Critics contend that the measure, which would direct the Food and Drug Administration to issue guidance for companies that want to make oral contraception available without prescriptions, would have little practical effect. The agency has already approved one such drug and is in the process of reviewing another.
The Democrats running to unseat Ms. Miller-Meeks and Mr. Nunn have tried to tie them not just to the state’s strict abortion law, but also to a statewide book ban and Iowa’s decision to reject federal aid for summer food programs.
Even though Congress had nothing to do with those measures, Lanon Baccam, the Democrat who is challenging Mr. Nunn, and Ms. Bohannan maintain that dissatisfaction with conservative policies at the state level will translate into a rejection of Republicans up and down the ballot.
“Iowans are just fed up with this Republican regime and they’re ready for change,” Mr. Baccam, an Army veteran and former federal Agriculture Department official, said in an interview.

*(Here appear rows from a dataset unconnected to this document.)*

### src/rtl/fsic_io_serdes_link_ctrl_pkg.sv
// Shared encodings for the IO SERDES link bring-up sequencer.
// States, enable register values and bit positions.
package fsic_io_serdes_link_ctrl_pkg;

  typedef enum logic [2:0] {
    ST_IDLE      = 3'd0,
    ST_WR_RX     = 3'd1,
    ST_DLY       = 3'd2,
    ST_WR_TX     = 3'd3,
    ST_WAIT_LINK = 3'd4,
    ST_VERIFY    = 3'd5,
    ST_UP        = 3'd6,
    ST_ERR       = 3'd7
  } link_st_e;

  localparam logic [31:0] SERDES_REG_RXEN = 32'h1;
  localparam logic [31:0] SERDES_REG_TXRX = 32'h3;

  localparam int RXEN_BIT = 0;
  localparam int TXEN_BIT = 1;

  function automatic int cnt_width(input int a, input int b);
    return $clog2((a > b) ? a : b);
  endfunction

endpackage

### src/rtl/fsic_io_serdes_link_ctrl_axil.sv
// Single-shot AXI-Lite master: one write or one read per request pulse.
// Ports: wr_req/rd_req in, wr_done/rd_done/rd_data out, AW/W/AR/R channel.
module fsic_axil_single_master #(
  parameter int                    pADDR_WIDTH = 15,
  parameter int                    pDATA_WIDTH = 32,
  parameter logic [pADDR_WIDTH-1:0] pADDR      = '0
) (
  input  logic                   clk,
  input  logic                   rst_n,
  input  logic                   wr_req,
  input  logic [pDATA_WIDTH-1:0] wr_data,
  input  logic                   rd_req,
  output logic                   wr_done,
  output logic                   rd_done,
  output logic [pDATA_WIDTH-1:0] rd_data,
  output logic                   m_awvalid,
  output logic [pADDR_WIDTH-1:0] m_awaddr,
  input  logic                   m_awready,
  output logic                   m_wvalid,
  output logic [pDATA_WIDTH-1:0] m_wdata,
  output logic [3:0]             m_wstrb,
  input  logic                   m_wready,
  output logic                   m_arvalid,
  output logic [pADDR_WIDTH-1:0] m_araddr,
  input  logic                   m_arready,
  input  logic                   m_rvalid,
  input  logic [pDATA_WIDTH-1:0] m_rdata,
  output logic                   cc_is_enable
);

  logic                   aw_q;
  logic                   ar_q;
  logic                   r_wait_q;
  logic [pDATA_WIDTH-1:0] wdata_q;
  logic                   ar_hs;

  // AW and W share one valid; only a joint ready completes.
  assign wr_done = aw_q & m_awready & m_wready;
  assign ar_hs   = ar_q & m_arready;
  // R may land in the AR acceptance cycle or any later one.
  assign rd_done = (ar_hs | r_wait_q) & m_rvalid;
  assign rd_data = m_rdata;

  always_ff @(posedge clk or negedge rst_n) begin
    if (!rst_n) begin
      aw_q     <= 1'b0;
      ar_q     <= 1'b0;
      r_wait_q <= 1'b0;
      wdata_q  <= '0;
    end else begin
      if (wr_req) begin
        aw_q    <= 1'b1;
        wdata_q <= wr_data;
      end else if (wr_done) begin
        aw_q <= 1'b0;
      end
      if (rd_req) begin
        ar_q <= 1'b1;
      end else if (ar_hs) begin
        ar_q <= 1'b0;
      end
      if (rd_done) begin
        r_wait_q <= 1'b0;
      end else if (ar_hs) begin
        r_wait_q <= 1'b1;
      end
    end
  end

  assign m_awvalid    = aw_q;
  assign m_wvalid     = aw_q;
  assign m_awaddr     = aw_q ? pADDR : '0;
  assign m_wdata      = wdata_q;
  assign m_wstrb      = aw_q ? 4'hF : 4'h0;
  assign m_arvalid    = ar_q;
  assign m_araddr     = ar_q ? pADDR : '0;
  assign cc_is_enable = aw_q | ar_q;

endmodule

### src/rtl/fsic_io_serdes_link_ctrl.sv
// IO SERDES link bring-up: rxen, delay, txen, wait for link, verify.
// Ports: ctl_start/link_rx_seen in, AXI-Lite master, sts_* status out.
module fsic_io_serdes_link_ctrl
  import fsic_io_serdes_link_ctrl_pkg::*;
#(
  parameter int                     pADDR_WIDTH    = 15,
  parameter int                     pDATA_WIDTH    = 32,
  parameter logic [pADDR_WIDTH-1:0] pSERDES_OFFSET = '0,
  parameter int                     pRX_TX_DLY     = 16,
  parameter int                     pLINK_TIMEOUT  = 4096,
  parameter int                     pMAX_RETRY     = 3
) (
  input  logic                   axi_clk,
  input  logic                   axi_reset_n,
  input  logic                   ctl_start,
  input  logic                   link_rx_seen,
  output logic                   cc_is_enable,
  output logic                   m_awvalid,
  output logic [pADDR_WIDTH-1:0] m_awaddr,
  input  logic                   m_awready,
  output logic                   m_wvalid,
  output logic [pDATA_WIDTH-1:0] m_wdata,
  output logic [3:0]             m_wstrb,
  input  logic                   m_wready,
  output logic                   m_arvalid,
  output logic [pADDR_WIDTH-1:0] m_araddr,
  input  logic                   m_arready,
  input  logic                   m_rvalid,
  input  logic [pDATA_WIDTH-1:0] m_rdata,
  output logic                   m_rready,
  output logic [2:0]             sts_state,
  output logic                   sts_link_up,
  output logic                   sts_err,
  output logic [3:0]             sts_retry_cnt
);

  localparam int CNT_W = cnt_width(pRX_TX_DLY, pLINK_TIMEOUT);
  localparam logic [CNT_W-1:0] DLY_LAST = CNT_W'(pRX_TX_DLY - 1);
  localparam logic [CNT_W-1:0] TO_LAST  = CNT_W'(pLINK_TIMEOUT - 1);

  link_st_e               state, state_nxt;
  logic [CNT_W-1:0]       cnt, cnt_nxt, cnt_sat;
  logic [3:0]             retry, retry_nxt;
  logic                   wr_req, rd_req, wr_done, rd_done;
  logic [pDATA_WIDTH-1:0] wr_data, rd_data;
  logic                   unused_rdata;

  fsic_axil_single_master #(
    .pADDR_WIDTH (pADDR_WIDTH),
    .pDATA_WIDTH (pDATA_WIDTH),
    .pADDR       (pSERDES_OFFSET)
  ) u_axil (
    .clk          (axi_clk),
    .rst_n        (axi_reset_n),
    .wr_req       (wr_req),
    .wr_data      (wr_data),
    .rd_req       (rd_req),
    .wr_done      (wr_done),
    .rd_done      (rd_done),
    .rd_data      (rd_data),
    .m_awvalid    (m_awvalid),
    .m_awaddr     (m_awaddr),
    .m_awready    (m_awready),
    .m_wvalid     (m_wvalid),
    .m_wdata      (m_wdata),
    .m_wstrb      (m_wstrb),
    .m_wready     (m_wready),
    .m_arvalid    (m_arvalid),
    .m_araddr     (m_araddr),
    .m_arready    (m_arready),
    .m_rvalid     (m_rvalid),
    .m_rdata      (m_rdata),
    .cc_is_enable (cc_is_enable)
  );

  // Only the two enable bits matter on read-back.
  assign unused_rdata = ^rd_data;

  assign cnt_sat = (cnt == '1) ? cnt : cnt + 1'b1;

  always_ff @(posedge axi_clk or negedge axi_reset_n) begin
    if (!axi_reset_n) begin
      state <= ST_IDLE;
      cnt   <= '0;
      retry <= '0;
    end else begin
      state <= state_nxt;
      cnt   <= cnt_nxt;
      retry <= retry_nxt;
    end
  end

  // Requests fire on the transition so valids rise on state entry.
  always_comb begin
    state_nxt = state;
    cnt_nxt   = cnt;
    retry_nxt = retry;
    wr_req    = 1'b0;
    rd_req    = 1'b0;
    wr_data   = pDATA_WIDTH'(SERDES_REG_TXRX);
    unique case (state)
      ST_IDLE, ST_ERR: begin
        if (ctl_start) begin
          state_nxt = ST_WR_RX;
          retry_nxt = '0;
          wr_req    = 1'b1;
          wr_data   = pDATA_WIDTH'(SERDES_REG_RXEN);
        end
      end
      ST_WR_RX: begin
        if (wr_done) begin
          state_nxt = ST_DLY;
          cnt_nxt   = '0;
        end
      end
      ST_DLY: begin
        if (cnt == DLY_LAST) begin
          state_nxt = ST_WR_TX;
          wr_req    = 1'b1;
        end else begin
          cnt_nxt = cnt_sat;
        end
      end
      ST_WR_TX: begin
        if (wr_done) begin
          state_nxt = ST_WAIT_LINK;
          cnt_nxt   = '0;
        end
      end
      ST_WAIT_LINK: begin
        if (link_rx_seen) begin
          state_nxt = ST_VERIFY;
          rd_req    = 1'b1;
        end else if (cnt == TO_LAST) begin
          if (retry < 4'(pMAX_RETRY)) begin
            state_nxt = ST_WR_TX;
            retry_nxt = retry + 4'd1;
            wr_req    = 1'b1;
          end else begin
            state_nxt = ST_ERR;
          end
        end else begin
          cnt_nxt = cnt_sat;
        end
      end
      ST_VERIFY: begin
        if (rd_done) begin
          if (rd_data[TXEN_BIT] && rd_data[RXEN_BIT]) begin
            state_nxt = ST_UP;
          end else begin
            state_nxt = ST_ERR;
          end
        end
      end
      ST_UP: begin
        state_nxt = ST_UP;
      end
    endcase
  end

  assign m_rready      = (state == ST_VERIFY);
  assign sts_state     = state;
  assign sts_link_up   = (state == ST_UP);
  assign sts_err       = (state == ST_ERR);
  assign sts_retry_cnt = retry;

endmodule

### config.mk
export PLATFORM = sky130hd
export DESIGN_NAME = fsic_io_serdes_link_ctrl
export DESIGN_NICKNAME = d
export VERILOG_FILES = /design/src/rtl/fsic_io_serdes_link_ctrl_pkg.sv /design/src/rtl/fsic_io_serdes_link_ctrl_axil.sv /design/src/rtl/fsic_io_serdes_link_ctrl.sv
export SDC_FILE = /design/constraint.sdc
export NUM_CORES = 1
export LEC_CHECK = 0
export ABC_AREA = 1
export CORE_MARGIN = 3
export CORE_UTILIZATION = 38
export DETAILED_ROUTE_END_ITERATION = 7
export GPL_ROUTABILITY_DRIVEN = 0
export PLACE_DENSITY = 0.81
export REMOVE_ABC_BUFFERS = 1
export SLEW_MARGIN = 25
export SYNTH_ARGS = -nofsm -noshare
export SYNTH_HDL_FRONTEND = slang
export SYNTH_SLANG_ARGS = --single-unit
export TNS_END_PERCENT = 100
### constraint.sdc
create_clock -name axi_clk -period 1.7 [get_ports axi_clk]
set_input_delay 0.255 -clock axi_clk [delete_from_list [all_inputs] [get_ports axi_clk]]
set_output_delay 0.255 -clock axi_clk [all_outputs]
set_load 0.03 [all_outputs]
==> qor.yml <==
postSynthCellCount: 305
yosys.area_share.simple_pct: 34.0
numCtsBuffers: 3
slew_violations: 0
synth_top_cells_by_area: "sky130_fd_sc_hd__dfrtp_1 (29%), sky130_fd_sc_hd__buf_4 (24%), sky130_fd_sc_hd__nand2_1 (18%)"
detailedRoute.firstPassIterationCount: 5
timing.critical_path.required_ns: 1.44
number_of_input_and_output_port_buffers_inserted: 29
synth-seq-cells: 24
synth_top_cell_area_share_pct: 29.2
grt_first_pass_wirelength_mm: 6.79
preCtsSetupSlack_ns: 0.0220
antenna_violating_nets_post_route: 0
muxShareOfSynthArea_pct: 0
final.setup_skew_ns: 0.00259
chipHeight_um: 79.6
tritoncts_num_sinks: 24
postPlaceCellArea_mm2: 0.00223
fp.dieW_um: 79.6
timing.final.hold_violations: 0
post_synthesis_compound_gate_area_fraction_pct: 2.43
num_io_pins: 120
timing.critical_path.from_type: "flop"
cts_setup_buffers: 0
fin_util_pct: 44.6
max_clock_freq_ghz: 0.613
hpwlAfterDp_mm: 3.25
power.density_mw_per_mm2: 1320
ys_warn_count: 0
mappedNetlistArea_mm2: 0.00206
clk_pin_slew_ns: 0.09
route.vias.total: 1790
timing.critical_path.slowest_cell_delay_ns: 0.69
leakage_nw: 1.30
tritoncts: "yes"
vias_per_cell: 4.36
timing.critical_path.buf_inv: 1
antenna-diode-count: 0
holdCritPathClass: "in -> async"
cts_root_buffer: "sky130_fd_sc_hd__clkbuf_8"
crit_path_cell_trace: "clkdlybuf4s50_1"
critPathKind: "reg -> out"
run_status: "finished clean"
cts_hold_buf: 0
fin_nets: 384
top_fanout_value_on_the_critical_path: 6
cp.arrival_ns: 1.38
setup.worst_path.end_class: "output port"
yosys.cell_types.count: 27
post-synth-top-area-cell: "sky130_fd_sc_hd__dfrtp_1"
share_of_cells_above_drive_strength_1_pct: 9.97
filler_cell_count: 507
post-route-drc-count: 0
grt_start_max_net_pins: 25
coreArea_mm2: 0.00517
cts_buffer_depth: 2
main_combinational_cell_family_by_area_after_synthesis: "simple AND/OR/NAND/NOR gates"
design_area_mm2: 0.00231
initial_antenna_violation_count: 0
postSynthAreaPerCell_um2: 6.74
maxCapViolations: 0
final_critical_path_setup_slack_ns: 0.0679
design.die.area_mm2: 0.00633
ir_worst_vdd_mv: 0.550
fp-row-count: 26
post_drt_wl_per_cell_um: 10.3
worstSkewPairLatency_ns: 0.27
wl_mm: 4.23
combined_global_route_utilization_of_all_metal_layers_pct: 12.9
htree_num_levels: 1
portion_of_the_post_synthesis_area_used_by_sequential_elements_pct: 29.2
cp_slowest_cell: "sky130_fd_sc_hd__clkdlybuf4s50_1"
parity_gate_share_of_the_synthesized_area_counting_xor_and_xnor_cells_pct: 2.13
period_share_pct: 96.0
layout.area.seq_um2: 603
synth-adder-area-share_pct: 1.22
vias_in_the_first_global_route: 1650
multiInputGateArea_mm2: 0.00107
syn_to_final_growth_pct: 12.3
timing.critical_path.max_delay_family: "buffers and inverters"
finalSetupViolations: 0
final.min_clock_period_ns: 1.63
drt-initial-drc-count: 134
initial_core_util_pct: 39.7
grt_remaining_overflow: 0
-- synth_stat cells (all sizes together) --
cell	number
a21oi	2
a31oi	1
buf	67
clkbuf	1
conb	1
dfrtp	24
ha	2
inv	32
nand2	98
nand3	15
nand3b	1
nand4	10
nor2	36
nor3	4
nor3b	1
o2111ai	1
o21ai	3
o22ai	1
xnor2	1
xor2	4
-- layout make-up --
type	count	share of cell area [%]
inverters	32	5.20
well taps	70	3.79
flip-flops and latches	24	26.1
clock buffers	4	2.38
repair buffers	41	16.3
multi-input cells	240	46.2
-- placed cells by master (no fill, tap or decap), types with 2 or more instances in the layout --
master / instances
sky130_fd_sc_hd__nor3_1: 4
sky130_fd_sc_hd__dlymetal6s2s_1: 5
sky130_fd_sc_hd__nor2_2: 3
sky130_fd_sc_hd__inv_2: 3
sky130_fd_sc_hd__o21ai_0: 2
sky130_fd_sc_hd__nor2_1: 31
sky130_fd_sc_hd__xor2_1: 4
sky130_fd_sc_hd__dfrtp_2: 2
sky130_fd_sc_hd__a21oi_1: 2
sky130_fd_sc_hd__conb_1: 60
sky130_fd_sc_hd__clkdlybuf4s50_1: 17
sky130_fd_sc_hd__dfrtp_1: 22
sky130_fd_sc_hd__clkbuf_8: 4
sky130_fd_sc_hd__inv_1: 29
sky130_fd_sc_hd__nor2_4: 2
sky130_fd_sc_hd__buf_4: 13
sky130_fd_sc_hd__clkbuf_2: 2
sky130_fd_sc_hd__dlygate4sd2_1: 4
sky130_fd_sc_hd__nand2_1: 96
sky130_fd_sc_hd__nand4_1: 10
sky130_fd_sc_hd__nand3_1: 14
-- layer usage --
layer  up-vias  global-route usage, %  wire length, um
li1        890                      -                -
met1       814                   16.2             1740
met2        82                   23.2             2120
met3         4                   1.35              334
met4         0                   3.44               37
met5         -                      0                0
-- power breakdown --
part / internal [mW] / switching, mW / total (mW)
combinational: 0.605 / 1.25 / 1.86
clock: 0.207 / 0.184 / 0.390
sequential: 0.670 / 0.121 / 0.791
-- logic make-up (layout without fill, tap and decap cells) --
group           after synthesis  after routing
simple gates                165            165
buf+inv                     100             77
flops                        24             24
compound gates                8              8
xor+xnor                      5              5
fa+ha+maj                     2              2
other cells                   1             60
-- worst paths after layout --
| path | slack, ns | endpoint | start | cells after the start |
|---|---|---|---|---|
| setup / recovery | 0.07 | sts_state[0] | sts_state[0]$_DFFE_PN0P_ | 1 |
| hold / removal | 0.34 | u_axil.r_wait_q$_DFFE_PN0P_ | axi_reset_n | 2 |
| setup reg to reg | 0.10 | cnt[8]$_DFFE_PN0P_ | cnt[0]$_DFFE_PN0P_ | 9 |
| hold reg to reg | 0.50 | u_axil.m_wdata[0]$_DFFE_PN0P_ | u_axil.m_wdata[0]$_DFFE_PN0P_ | 2 |
| max in group asynchronous | 1.10 | cnt[4]$_DFFE_PN0P_ | axi_reset_n | 2 |
| min in group axi_clk | 0.50 | u_axil.m_wdata[0]$_DFFE_PN0P_ | u_axil.m_wdata[0]$_DFFE_PN0P_ | 2 |
-- state kept, by name (all words and copies together), names as in the netlist --
signal            count
u_axil.m_arvalid      1
u_axil.r_wait_q       1
sts_state             3
cnt                  12
sts_retry_cnt         4
u_axil.m_wdata        2
u_axil.m_awvalid      1
-- timing repair --
item | CTS | global route
resized for setup | 6 | 17
endpoints found under the hold margin | 0 | 0
endpoints found under the setup margin | 8 | 25
pin swaps | 0 | 1
-- stage by stage --
step           total power, mW  setup TNS [ns]  instances  hold WS, ns
5_1_grt                   3.29         -0.0155        411        0.381
6_report                  3.04               0        411        0.343
3_3_place_gp              2.62               0        407        0.479
4_1_cts                   3.01               0        411        0.356
3_5_place_dp              2.66               0        407        0.484
2_1_floorplan             1.97          -11.17        296      -0.0406
No activity file was read; power rests on OpenSTA's default activity.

Mr. Baccam and Democrats have run a series of ads showing a moment from a 2022 Republican primary debate in which Mr. Nunn raised his hand after a moderator asked who would answer yes to the question “Should all abortions be illegal in this country?”
Mr. Nunn’s campaign says the clip distorts his stance, and accuses Democrats of “intentionally misleading Iowa voters.” He has since clarified that he believes in exceptions for rape, incest and the life of the mother — which are also included in Iowa’s law.
The Republicans have toiled to shift the campaign conversation to economic issues, asking small-business owners, working-class families and farmers whether they feel their lives have improved under President Biden and Vice President Kamala Harris.
The answer, they said, has been a frequent and resounding no.
“People are very concerned about the economy, and they know that there was a difference from 2020 and then after 2020,” Ms. Miller-Meeks said between campaign stops this month in Keokuk and Mount Pleasant. “And those prices are a direct reflection of the Biden-Harris administration.”
Mr. Nunn, who serves in the Air Force Reserve, has worked to appeal to voters across party lines. He often touts an effort he led to expand parental-leave benefits for members of the military serving in Reserve or National Guard positions, as well as a bill he helped push to enactment that boosted low-income housing developments in rural parts of the country.